Sunday, August 9, 2009

All health care is local

Atul Gawande’s compelling article for the New Yorker, “The Cost Conundrum,” discussed variations in health care system performance throughout the country. Such variations are apparently related to differences in medical and hospital practices. Dr. Gawande’s point: using relatively more health care in one part of the country does not mean patients are necessarily receiving better care or experiencing better outcomes. In fact, the reverse may be true.

That’s good news if the health care legislation now being debated in Washington finds ways to improve care and costs in inefficient medical geographies without penalizing areas where medical care has already achieved greater efficiency and effectiveness.

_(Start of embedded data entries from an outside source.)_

--- src/rtl/jlsemi_util_clkmux_seq_ctrl.sv ---
// Glitch-safe N-way clock-switch sequencer: gate off, switch mux, settle, gate on.
// All outputs registered except the DFT override path, which forces last source with all gates open.
module jlsemi_util_clkmux_seq_ctrl #(
  parameter int NUM_CLK      = 4,
  parameter int SEL_W        = 2,
  parameter int GATE_OFF_CYC = 4,
  parameter int SETTLE_CYC   = 4,
  parameter int RST_SEL      = 0
) (
  input  logic               clk_i,
  input  logic               rst_n_i,
  input  logic [SEL_W-1:0]   sel_req_i,
  input  logic               sel_req_vld_i,
  input  logic               dft_test_clk_en,
  output logic [SEL_W-1:0]   mux_sel_o,
  output logic [NUM_CLK-1:0] clk_gate_en_o,
  output logic [SEL_W-1:0]   cur_sel_o,
  output logic               busy_o,
  output logic               sel_ack_o,
  output logic               sel_err_o
);

  localparam int                 MAX_CYC   = (GATE_OFF_CYC > SETTLE_CYC) ? GATE_OFF_CYC : SETTLE_CYC;
  localparam int                 CNT_W     = $clog2(MAX_CYC + 1);
  localparam logic [SEL_W-1:0]   RST_SEL_V = SEL_W'(RST_SEL);
  localparam logic [SEL_W-1:0]   DFT_SEL_V = SEL_W'(NUM_CLK - 1);
  localparam logic [SEL_W:0]     SEL_LIMIT = (SEL_W + 1)'(NUM_CLK);
  localparam logic [NUM_CLK-1:0] RST_GATE  = NUM_CLK'(1) << RST_SEL;
  localparam logic [CNT_W-1:0]   CNT_ONE   = CNT_W'(1);
  localparam logic [CNT_W-1:0]   CNT_GOFF  = CNT_W'(GATE_OFF_CYC);
  localparam logic [CNT_W-1:0]   CNT_SETL  = CNT_W'(SETTLE_CYC);

  typedef enum logic [1:0] {
    IDLE     = 2'd0,
    GATE_OFF = 2'd1,
    SWITCH   = 2'd2,
    SETTLE   = 2'd3
  } state_t;

  state_t               state;
  logic [CNT_W-1:0]     cnt;
  logic [SEL_W-1:0]     target;
  logic [SEL_W-1:0]     mux_q;
  logic [NUM_CLK-1:0]   gate_q;
  logic [SEL_W-1:0]     cur_q;
  logic                 busy_q;
  logic                 ack_q;
  logic                 err_q;

  function automatic logic [NUM_CLK-1:0] onehot(input logic [SEL_W-1:0] s);
    onehot = NUM_CLK'(1) << s;
  endfunction

  // Override freezes the sequence in place; only the ack/err pulses keep self-clearing.
  always_ff @(posedge clk_i or negedge rst_n_i) begin
    if (!rst_n_i) begin
      state  <= IDLE;
      cnt    <= '0;
      target <= RST_SEL_V;
      mux_q  <= RST_SEL_V;
      gate_q <= RST_GATE;
      cur_q  <= RST_SEL_V;
      busy_q <= 1'b0;
      ack_q  <= 1'b0;
      err_q  <= 1'b0;
    end else begin
      ack_q <= 1'b0;
      err_q <= 1'b0;
      if (!dft_test_clk_en) begin
        case (state)
          IDLE: begin
            if (sel_req_vld_i) begin
              if ({1'b0, sel_req_i} >= SEL_LIMIT) begin
                err_q <= 1'b1;
              end else if (sel_req_i == cur_q) begin
                ack_q <= 1'b1;
              end else begin
                target <= sel_req_i;
                gate_q <= '0;
                cnt    <= CNT_GOFF;
                busy_q <= 1'b1;
                state  <= GATE_OFF;
              end
            end
          end
          GATE_OFF: begin
            if (cnt == CNT_ONE) begin
              mux_q <= target;
              state <= SWITCH;
            end else begin
              cnt <= cnt - CNT_ONE;
            end
          end
          SWITCH: begin
            cnt   <= CNT_SETL;
            state <= SETTLE;
          end
          SETTLE: begin
            if (cnt == CNT_ONE) begin
              gate_q <= onehot(target);
              cur_q  <= target;
              ack_q  <= 1'b1;
              busy_q <= 1'b0;
              state  <= IDLE;
            end else begin
              cnt <= cnt - CNT_ONE;
            end
          end
          default: state <= IDLE;
        endcase
      end
    end
  end

  assign mux_sel_o     = dft_test_clk_en ? DFT_SEL_V : mux_q;
  assign clk_gate_en_o = dft_test_clk_en ? '1 : gate_q;
  assign cur_sel_o     = cur_q;
  assign busy_o        = busy_q;
  assign sel_ack_o     = ack_q & ~dft_test_clk_en;
  assign sel_err_o     = err_q & ~dft_test_clk_en;

  ack_err_excl: assert property (@(posedge clk_i) disable iff (!rst_n_i) !(ack_q && err_q));

endmodule
## config.mk

```make
export PLATFORM = sky130hd
export DESIGN_NAME = link_sync_ctrl_flat
export DESIGN_NICKNAME = d
export VERILOG_FILES = /design/src/rtl/link_sync_pkg.sv /design/src/rtl/link_sync_if.sv /design/src/rtl/link_sync_sat_cnt.sv /design/src/rtl/link_sync_ctrl.sv /design/src/flat_wrapper.sv
export SDC_FILE = /design/constraint.sdc
export NUM_CORES = 1
export LEC_CHECK = 0
export BUFFER_PORTS_ARGS = -buffer_cell sky130_fd_sc_hd__buf_2
export CORE_UTILIZATION = 53
export CTS_BUF_LIST = sky130_fd_sc_hd__clkbuf_16
export CTS_CLUSTER_DIAMETER = 200
export DETAILED_ROUTE_END_ITERATION = 8
export GPL_TIMING_DRIVEN = 0
export PLACE_DENSITY_LB_ADDON = 0.1
export SLEW_MARGIN = 0
export SYNTH_ARGS = -nofsm -noshare
export SYNTH_HDL_FRONTEND = slang
export SYNTH_SLANG_ARGS = --single-unit
export TNS_END_PERCENT = 100
```

## constraint.sdc

```tcl
create_clock -name i_clk_f -period 2.2 [get_ports i_clk_f]
set_clock_uncertainty 0.15 [all_clocks]
set_input_delay 0.44 -clock i_clk_f [delete_from_list [all_inputs] [get_ports i_clk_f]]
set_output_delay 0.44 -clock i_clk_f [all_outputs]
set_load 0.1 [all_outputs]
```
<file path="src/rtl/uart_pkg.sv">
// Shared UART definitions: FSM state codes, frame constants and the baud
// divisor helper used by both the receiver and the transmitter.
package uart_pkg;

  localparam int unsigned UART_DATA_BITS  = 8;
  localparam int unsigned UART_OVERSAMPLE = 16;

  // Receiver FSM state encoding
  localparam logic [2:0] IDLE  = 3'd0;
  localparam logic [2:0] START = 3'd1;
  localparam logic [2:0] DATA  = 3'd2;
  localparam logic [2:0] STOP  = 3'd3;
  localparam logic [2:0] BREAK = 3'd4;

  // Clocks per sample tick (truncated), never below 1
  function automatic int unsigned clk_div(input int unsigned clk_hz,
                                          input int unsigned baud,
                                          input int unsigned os);
    int unsigned div;
    div = clk_hz / (baud * os);
    return (div == 0) ? 1 : div;
  endfunction

endpackage

</file>
<file path="src/rtl/uart_rx_oversampler_if.sv">
// Receiver-side signal bundle: serial line in, byte and status strobes out.
// master = the receiver, slave = the line driver / byte consumer.
interface uart_rx_if;
  logic       TXD;
  logic [7:0] RX_data;
  logic       RX_valid;
  logic       RX_frame_error;
  logic       RX_busy;

  modport master (
    input  TXD,
    output RX_data,
    output RX_valid,
    output RX_frame_error,
    output RX_busy
  );

  modport slave (
    output TXD,
    input  RX_data,
    input  RX_valid,
    input  RX_frame_error,
    input  RX_busy
  );
endinterface

</file>
<file path="src/rtl/uart_baud_tick.sv">
// Free-running sample-tick generator: one-clock tick every DIV clocks.
// Shared between the UART receiver and transmitter.
module uart_baud_tick #(
  parameter int unsigned DIV = 651
) (
  input  logic Clock_100MHz,
  input  logic Reset,
  output logic tick
);

  localparam int unsigned CW = (DIV > 1) ? $clog2(DIV) : 1;
  localparam logic [CW-1:0] CNT_LAST = CW'(DIV - 1);

  logic [CW-1:0] r_cnt;

  // Count 0..DIV-1 and wrap; only Reset clears it
  always_ff @(posedge Clock_100MHz) begin
    if (Reset) begin
      r_cnt <= '0;
    end else if (r_cnt == CNT_LAST) begin
      r_cnt <= '0;
    end else begin
      r_cnt <= r_cnt + 1'b1;
    end
  end

  assign tick = (r_cnt == CNT_LAST);

endmodule

</file>
<file path="src/rtl/uart_rx_oversampler.sv">
// 8N1 LSB-first UART receiver with 16x oversampling and one-cycle strobes.
// Optional macro UART_RX_MAJORITY_EN: 2-of-3 vote around mid-bit for the
// start check and every data/stop sample; otherwise a single sample is used.
module uart_rx_oversampler
  import uart_pkg::*;
#(
  parameter int unsigned CLK_FREQ_HZ = 100_000_000,
  parameter int unsigned BAUD_RATE   = 9600,
  parameter int unsigned OVERSAMPLE  = UART_OVERSAMPLE
) (
  input  logic     Clock_100MHz,
  input  logic     Reset,
  uart_rx_if.master rx
);

  localparam int unsigned TICK_DIV = clk_div(CLK_FREQ_HZ, BAUD_RATE, OVERSAMPLE);
  localparam int unsigned SW       = $clog2(OVERSAMPLE);
  localparam int unsigned BW       = $clog2(UART_DATA_BITS);

  localparam logic [SW-1:0] SMP_LAST = SW'(OVERSAMPLE - 1);
  localparam logic [SW-1:0] SMP_MID  = SW'(OVERSAMPLE / 2 - 1);
  localparam logic [BW-1:0] BIT_LAST = BW'(UART_DATA_BITS - 1);

  logic [1:0]                r_sync;
  logic [2:0]                r_state;
  logic [SW-1:0]             r_smp;
  logic [BW-1:0]             r_bitn;
  logic [UART_DATA_BITS-1:0] r_shreg;
  logic [UART_DATA_BITS-1:0] r_data;
  logic                      r_valid;
  logic                      r_ferr;

  logic                      w_tick;
  logic                      w_line_s;
  logic [2:0]                w_state_next;
  logic [SW-1:0]             w_smp_next;
  logic [BW-1:0]             w_bitn_next;
  logic [UART_DATA_BITS-1:0] w_shreg_next;
  logic                      w_valid_set;
  logic                      w_ferr_set;
  logic                      w_start_abort;
  logic                      w_start_go;
  logic                      w_data_chk;
  logic                      w_data_bit;
  logic                      w_stop_chk;
  logic                      w_stop_bit;

  uart_baud_tick #(
    .DIV (TICK_DIV)
  ) u_tick (
    .Clock_100MHz (Clock_100MHz),
    .Reset        (Reset),
    .tick         (w_tick)
  );

  // Two-flop synchronizer for the asynchronous line, idles high
  always_ff @(posedge Clock_100MHz) begin
    if (Reset) begin
      r_sync <= 2'b11;
    end else begin
      r_sync <= {r_sync[0], rx.TXD};
    end
  end

  assign w_line_s = r_sync[1];

`ifdef UART_RX_MAJORITY_EN
  localparam logic [SW-1:0] SMP_VLO = SW'(OVERSAMPLE / 2 - 2);
  localparam logic [SW-1:0] SMP_VHI = SW'(OVERSAMPLE / 2);

  logic [2:0] r_vote;
  logic       w_maj_now;
  logic       w_maj_reg;

  function automatic logic maj3(input logic a, input logic b, input logic c);
    return (a & b) | (a & c) | (b & c);
  endfunction

  // Shift in line samples inside the mid-bit window of START/DATA/STOP
  always_ff @(posedge Clock_100MHz) begin
    if (Reset) begin
      r_vote <= '0;
    end else if (w_tick && (r_state inside {START, DATA, STOP}) &&
                 (r_smp >= SMP_VLO) && (r_smp <= SMP_VHI)) begin
      r_vote <= {r_vote[1:0], w_line_s};
    end
  end

  // Vote including the sample being taken on the last window tick
  assign w_maj_now = maj3(r_vote[1], r_vote[0], w_line_s);
  // Vote over the completed window, used later in the bit
  assign w_maj_reg = maj3(r_vote[2], r_vote[1], r_vote[0]);

  // Counter stays bit-edge aligned: start is judged mid-bit but DATA
  // begins at the end of the start bit; STOP decides mid-bit to re-arm early
  assign w_start_abort = w_tick && (r_smp == SMP_VHI) && w_maj_now;
  assign w_start_go    = w_tick && (r_smp == SMP_LAST);
  assign w_data_chk    = w_tick && (r_smp == SMP_LAST);
  assign w_data_bit    = w_maj_reg;
  assign w_stop_chk    = w_tick && (r_smp == SMP_VHI);
  assign w_stop_bit    = w_maj_now;
`else
  // Counter restarts at mid-start, so SMP_LAST lands at each later bit's centre
  assign w_start_abort = w_tick && (r_smp == SMP_MID) && w_line_s;
  assign w_start_go    = w_tick && (r_smp == SMP_MID) && !w_line_s;
  assign w_data_chk    = w_tick && (r_smp == SMP_LAST);
  assign w_data_bit    = w_line_s;
  assign w_stop_chk    = w_tick && (r_smp == SMP_LAST);
  assign w_stop_bit    = w_line_s;
`endif

  // FSM state register
  always_ff @(posedge Clock_100MHz) begin
    if (Reset) begin
      r_state <= IDLE;
    end else begin
      r_state <= w_state_next;
    end
  end

  // FSM next-state logic
  always_comb begin
    w_state_next = r_state;
    case (r_state)
      IDLE:  if (w_tick && !w_line_s) w_state_next = START;
      START: begin
        if (w_start_abort) begin
          w_state_next = IDLE;
        end else if (w_start_go) begin
          w_state_next = DATA;
        end
      end
      DATA:  if (w_data_chk && (r_bitn == BIT_LAST)) w_state_next = STOP;
      STOP:  if (w_stop_chk) w_state_next = w_stop_bit ? IDLE : BREAK;
      // Wait for the line to return high so a held-low line cannot restart
      BREAK: if (w_tick && w_line_s) w_state_next = IDLE;
      default: w_state_next = IDLE;
    endcase
  end

  // FSM outputs: counter/shift-register updates and strobe requests
  always_comb begin
    w_smp_next   = r_smp;
    w_bitn_next  = r_bitn;
    w_shreg_next = r_shreg;
    w_valid_set  = 1'b0;
    w_ferr_set   = 1'b0;
    case (r_state)
      IDLE: w_smp_next = '0;
      START: begin
        if (w_tick) w_smp_next = w_start_go ? '0 : r_smp + 1'b1;
        if (w_start_go) w_bitn_next = '0;
      end
      DATA: begin
        if (w_tick) w_smp_next = r_smp + 1'b1;
        if (w_data_chk) begin
          w_shreg_next = {w_data_bit, r_shreg[UART_DATA_BITS-1:1]};
          w_bitn_next  = r_bitn + 1'b1;
        end
      end
      STOP: begin
        if (w_tick) w_smp_next = r_smp + 1'b1;
        if (w_stop_chk) begin
          w_valid_set = w_stop_bit;
          w_ferr_set  = !w_stop_bit;
        end
      end
      default: w_smp_next = '0;
    endcase
  end

  // Datapath and registered output strobes
  always_ff @(posedge Clock_100MHz) begin
    if (Reset) begin
      r_smp   <= '0;
      r_bitn  <= '0;
      r_shreg <= '0;
      r_data  <= '0;
      r_valid <= 1'b0;
      r_ferr  <= 1'b0;
    end else begin
      r_smp   <= w_smp_next;
      r_bitn  <= w_bitn_next;
      r_shreg <= w_shreg_next;
      r_valid <= w_valid_set;
      r_ferr  <= w_ferr_set;
      if (w_valid_set) r_data <= r_shreg;
    end
  end

  assign rx.RX_data        = r_data;
  assign rx.RX_valid       = r_valid;
  assign rx.RX_frame_error = r_ferr;
  assign rx.RX_busy        = (r_state != IDLE);

endmodule

</file>
<file path="src/flat_wrapper.sv">
// flat-port wrapper written by rule: the top's interface ports become plain ports
module uart_rx_oversampler_flat import uart_pkg::*;
#(
  parameter int unsigned CLK_FREQ_HZ = 100_000_000,
  parameter int unsigned BAUD_RATE   = 9600,
  parameter int unsigned OVERSAMPLE  = UART_OVERSAMPLE
)
  (Clock_100MHz, Reset, rx_TXD, rx_RX_data, rx_RX_valid, rx_RX_frame_error, rx_RX_busy);
  uart_rx_if rx_i ();
  input  logic Clock_100MHz;
  input  logic Reset;
  input wire logic [$bits(rx_i.TXD)-1:0] rx_TXD;
  output wire logic [$bits(rx_i.RX_data)-1:0] rx_RX_data;
  output wire logic [$bits(rx_i.RX_valid)-1:0] rx_RX_valid;
  output wire logic [$bits(rx_i.RX_frame_error)-1:0] rx_RX_frame_error;
  output wire logic [$bits(rx_i.RX_busy)-1:0] rx_RX_busy;
  assign rx_i.TXD = rx_TXD;
  assign rx_RX_data = rx_i.RX_data;
  assign rx_RX_valid = rx_i.RX_valid;
  assign rx_RX_frame_error = rx_i.RX_frame_error;
  assign rx_RX_busy = rx_i.RX_busy;
  uart_rx_oversampler #(.CLK_FREQ_HZ(CLK_FREQ_HZ), .BAUD_RATE(BAUD_RATE), .OVERSAMPLE(OVERSAMPLE)) u_core (.Clock_100MHz(Clock_100MHz), .Reset(Reset), .rx(rx_i));
endmodule
</file>
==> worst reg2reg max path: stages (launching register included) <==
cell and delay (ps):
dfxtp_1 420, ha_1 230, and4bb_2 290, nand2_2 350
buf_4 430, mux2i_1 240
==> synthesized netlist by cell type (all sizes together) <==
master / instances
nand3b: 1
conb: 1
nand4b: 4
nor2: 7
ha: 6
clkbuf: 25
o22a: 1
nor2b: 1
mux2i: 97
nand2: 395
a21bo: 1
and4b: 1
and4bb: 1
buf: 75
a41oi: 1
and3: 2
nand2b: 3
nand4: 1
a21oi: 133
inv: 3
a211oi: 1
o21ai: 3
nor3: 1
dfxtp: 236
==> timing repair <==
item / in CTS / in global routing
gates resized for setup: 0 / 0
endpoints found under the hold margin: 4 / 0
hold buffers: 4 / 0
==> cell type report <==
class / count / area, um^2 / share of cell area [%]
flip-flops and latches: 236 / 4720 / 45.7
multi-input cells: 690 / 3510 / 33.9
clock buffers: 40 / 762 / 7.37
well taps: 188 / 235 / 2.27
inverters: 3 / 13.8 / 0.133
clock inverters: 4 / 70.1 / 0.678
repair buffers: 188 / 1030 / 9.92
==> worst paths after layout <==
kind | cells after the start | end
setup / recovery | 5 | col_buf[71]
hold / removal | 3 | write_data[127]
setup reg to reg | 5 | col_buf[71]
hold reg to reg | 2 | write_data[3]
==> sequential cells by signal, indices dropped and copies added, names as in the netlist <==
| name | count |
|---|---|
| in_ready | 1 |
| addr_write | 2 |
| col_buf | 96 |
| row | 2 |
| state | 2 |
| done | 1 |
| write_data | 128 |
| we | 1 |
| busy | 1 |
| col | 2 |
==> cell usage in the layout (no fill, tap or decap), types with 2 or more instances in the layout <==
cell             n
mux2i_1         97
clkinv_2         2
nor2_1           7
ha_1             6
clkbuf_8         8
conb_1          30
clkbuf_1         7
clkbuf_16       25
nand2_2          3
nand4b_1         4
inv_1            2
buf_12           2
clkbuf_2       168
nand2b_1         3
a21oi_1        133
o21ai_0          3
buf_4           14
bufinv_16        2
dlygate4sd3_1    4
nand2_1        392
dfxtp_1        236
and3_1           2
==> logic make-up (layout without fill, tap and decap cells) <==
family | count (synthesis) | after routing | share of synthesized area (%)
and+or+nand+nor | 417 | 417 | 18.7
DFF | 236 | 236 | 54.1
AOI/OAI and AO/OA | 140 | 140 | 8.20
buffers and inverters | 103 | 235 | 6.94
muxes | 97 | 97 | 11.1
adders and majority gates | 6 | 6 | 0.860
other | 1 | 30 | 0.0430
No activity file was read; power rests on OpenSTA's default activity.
--- config.mk ---
export PLATFORM = sky130hd
export DESIGN_NAME = md5_cmd_sequencer
export DESIGN_NICKNAME = d
export VERILOG_FILES = /design/src/rtl/md5_cmd_sequencer.sv
export SDC_FILE = /design/constraint.sdc
export NUM_CORES = 1
export LEC_CHECK = 0
export BUFFER_PORTS_ARGS = -buffer_cell sky130_fd_sc_hd__buf_2
export CELL_PAD_IN_SITES_DETAIL_PLACEMENT = 1
export CELL_PAD_IN_SITES_GLOBAL_PLACEMENT = 1
export CORE_MARGIN = 5
export CORE_UTILIZATION = 40
export DETAILED_ROUTE_END_ITERATION = 16
export GPL_TIMING_DRIVEN = 0
export PLACE_DENSITY_LB_ADDON = 0.1
export SLEW_MARGIN = 20
export SYNTH_ARGS = -nofsm -noshare
export SYNTH_HDL_FRONTEND = slang
export SYNTH_SLANG_ARGS = --single-unit
--- constraint.sdc ---
create_clock -name i_clk -period 3.7 [get_ports i_clk]
set_input_delay 0.185 -clock i_clk [delete_from_list [all_inputs] [get_ports i_clk]]
set_output_delay 0.185 -clock i_clk [all_outputs]
set_load 0.05 [all_outputs]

For over two decades the Syracuse hospitals have worked together through the Hospital Executive Council (HEC) to help improve acute care services. That’s a message the CEOs of Syracuse hospitals delivered last week when we met with Rep. Dan Maffei to explain our relatively better performance within New York State.

We showed Congressman Maffei the Syracuse area's
lower discharge rate. A low discharge rate means fewer patients are being cared for in hospitals – the most expensive place for care – in proportion to the overall population. The point is made by comparing the discharge rates per 1,000 population among New York metropolitan areas, based on 2007 data. [1]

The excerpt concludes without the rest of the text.